Mittlerweile beschäftigt sich die Spezialeinheit der Carabinieri Digos mit dem Sweatshirt von Andrea Bonazza. Wie berichtet, erschien der Vertreter von CasaPound am 13. Dezember mit einem Pulli zur Sitzung des Bozner Gemeinderates, auf dem die Aufschrift “Charlemagne” prangte. Weil es sich dabei um eine Division der Waffen-SS im Zweiten Weltkrieg handelt, hatte sich Bonazza den Ärger zahlreicher Kollegen im Gemeinderat, aber allen voran der antifaschistischen Organisationen im Land eingehandelt. “Ein weiteres Beispiel dafür, dass ein vorbestrafter Gemeindevertreter keinen Hehl aus seiner neofaschistischen Ideologie macht”, schrieb die Antifa Meran in einer Stellungnahme. Und die Partisanenvereinigung A.N.P.I. prangerte neben Bonazzas Kleiderwahl auch das Stillschweigen der übrigen Gemeindevertreter an: “Abbiate il coraggio di non essere indifferenti!
Im Rathaus hat man sich die Aufforderung zu Herzen genommen. Am Abend des gestrigen Dienstag (20. Dezember) traten die neun Fraktionssprecher des Bozner Gemeinderates zusammen. Gemeinderatspräsident Silvano Baratta (PD) hatte die Sitzung einberufen, um die Räte anzuhalten, ein “respektvolleres Verhalten den Institutionen und den diversen Empfindsamkeiten gegenüber” an den Tag zu legen. Am Ende einigte man sich auf einen – vorerst mündlichen – Verhaltenskodex, der künftig für alle in den Gemeinderats- und Kommissionssitzungen gelten soll.

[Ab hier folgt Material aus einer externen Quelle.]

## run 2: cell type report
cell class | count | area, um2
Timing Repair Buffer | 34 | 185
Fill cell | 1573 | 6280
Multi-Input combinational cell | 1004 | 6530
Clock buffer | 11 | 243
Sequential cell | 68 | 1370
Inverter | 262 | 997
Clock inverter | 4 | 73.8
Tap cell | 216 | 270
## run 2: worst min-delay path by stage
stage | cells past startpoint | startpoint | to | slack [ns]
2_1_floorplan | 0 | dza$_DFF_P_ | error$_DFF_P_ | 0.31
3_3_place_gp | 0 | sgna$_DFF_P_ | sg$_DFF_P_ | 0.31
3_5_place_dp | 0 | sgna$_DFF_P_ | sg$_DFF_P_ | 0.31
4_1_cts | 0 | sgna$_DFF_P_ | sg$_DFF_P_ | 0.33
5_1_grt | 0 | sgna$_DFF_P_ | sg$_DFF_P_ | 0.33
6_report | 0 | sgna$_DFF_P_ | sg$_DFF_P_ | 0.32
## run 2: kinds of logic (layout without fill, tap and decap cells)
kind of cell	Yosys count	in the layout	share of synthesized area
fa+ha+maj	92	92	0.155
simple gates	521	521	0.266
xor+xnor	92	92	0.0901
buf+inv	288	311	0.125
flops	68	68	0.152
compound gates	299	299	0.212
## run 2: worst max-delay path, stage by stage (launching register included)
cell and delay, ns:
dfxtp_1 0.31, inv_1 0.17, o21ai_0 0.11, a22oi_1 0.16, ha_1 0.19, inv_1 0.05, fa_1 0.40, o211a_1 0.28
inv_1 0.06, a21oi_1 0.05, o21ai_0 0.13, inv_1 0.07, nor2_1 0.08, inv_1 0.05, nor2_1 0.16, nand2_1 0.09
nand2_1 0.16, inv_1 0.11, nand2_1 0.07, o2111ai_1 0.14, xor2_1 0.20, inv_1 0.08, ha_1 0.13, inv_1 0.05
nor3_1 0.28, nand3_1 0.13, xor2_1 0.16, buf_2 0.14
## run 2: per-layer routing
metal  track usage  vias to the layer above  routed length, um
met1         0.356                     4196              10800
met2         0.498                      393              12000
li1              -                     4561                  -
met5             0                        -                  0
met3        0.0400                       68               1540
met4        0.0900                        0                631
Background: an optimization exercise with open tools, aiming at small area, a short achievable clock period and few clock cycles. Do not read the settings as production practice. Function was not checked in any run shown here: the RTL went through the layout flow alone. No activity file was given, so power comes from the tool's default toggle rates.

`standard.sh`:
```
#!/bin/bash
# synth_recipe.tcl (not shown) runs the flow's synth.tcl, then flattens the netlist and writes it again
# the make line also repeats each setting of config.mk as NAME=value (left out here)
make -C /OpenROAD-flow-scripts/flow DESIGN_CONFIG=/design/flow/config.mk WORK_HOME=/design/flow/orfs CLKGATE_MAP_FILE= SYNTH_SCRIPT=/design/flow/synth_recipe.tcl "${@:-finish}"
```
`config.mk`:
```
export PLATFORM = sky130hd
export DESIGN_NAME = Bin2BCD
export DESIGN_NICKNAME = Bin2BCD
export VERILOG_FILES = /design/flow/design.v
export SDC_FILE = /design/flow/constraint.sdc
export NUM_CORES = 4
export LEC_CHECK = 0
export ABC_AREA = 1
export CAP_MARGIN = 20
export CORE_MARGIN = 2
export CORE_UTILIZATION = 40
export CTS_BUF_LIST = sky130_fd_sc_hd__clkbuf_4
export CTS_CLUSTER_DIAMETER = 100
export CTS_CLUSTER_SIZE = 30
export SETUP_SLACK_MARGIN = 0.3
export SLEW_MARGIN = 20
```
`constraint.sdc`:
```
create_clock -name core_clock -period 3.0 [get_ports {clk}]
set_input_delay 0.6000 -clock core_clock [delete_from_list [all_inputs] [get_ports {clk}]]
set_output_delay 0.6000 -clock core_clock [all_outputs]
set_load 0.01 [all_outputs]
```
`flow/run.sh`:
```
#!/bin/bash
set -euo pipefail
bash standard.sh synth > synth.log 2>&1
export BUFFER_PORTS_ARGS="-buffer_cell sky130_fd_sc_hd__buf_1"
export DONT_USE_CELLS="sky130_fd_sc_hd__clkdlybuf4s50_1 sky130_fd_sc_hd__clkdlybuf4s50_2 sky130_fd_sc_hd__clkdlybuf4s25_1 sky130_fd_sc_hd__clkdlybuf4s25_2 sky130_fd_sc_hd__clkdlybuf4s15_1 sky130_fd_sc_hd__clkdlybuf4s15_2 sky130_fd_sc_hd__clkdlybuf4s18_1 sky130_fd_sc_hd__clkdlybuf4s18_2 sky130_fd_sc_hd__dlymetal6s2s_1 sky130_fd_sc_hd__dlymetal6s4s_1 sky130_fd_sc_hd__dlymetal6s6s_1 sky130_fd_sc_hd__dlygate4sd1_1 sky130_fd_sc_hd__dlygate4sd2_1 sky130_fd_sc_hd__dlygate4sd3_1"
bash standard.sh > layout.log 2>&1
```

“So wie es verpönt ist, mit tiefem Ausschnitt oder Minirock zu erscheinen, so sollen auch Kleidungsstücke, die an eine für viele hässliche Vergangenheit erinnern, aus dem Sitzungssaal verbannt werden”, erklärte Baratta im Anschluss an die Sitzung den Journalisten. Einen besonders harten Tonfall schlugen vor allem die Fraktionssprecher der Grünen und der SVP an. “Aufgrund seiner schwerwiegenden Provokation, die Millionen von Opfern beleidigt, kann dieses Sweatshirt nicht mit einem Minirock verglichen werden”, kritisierte der Grüne Tobe Planer im Gespräch mit dem Corriere dell’Alto Adige. Die Bozner Grünen hatten nach den Medienberichten über das SS-Sweatshirt in einer Aussendung “jegliche Form von Verharmlosung von Kriegsverbrechen und Gräueltaten” verurteilt und Bonazza ein “beschämendes Vorgehen” vorgeworfen.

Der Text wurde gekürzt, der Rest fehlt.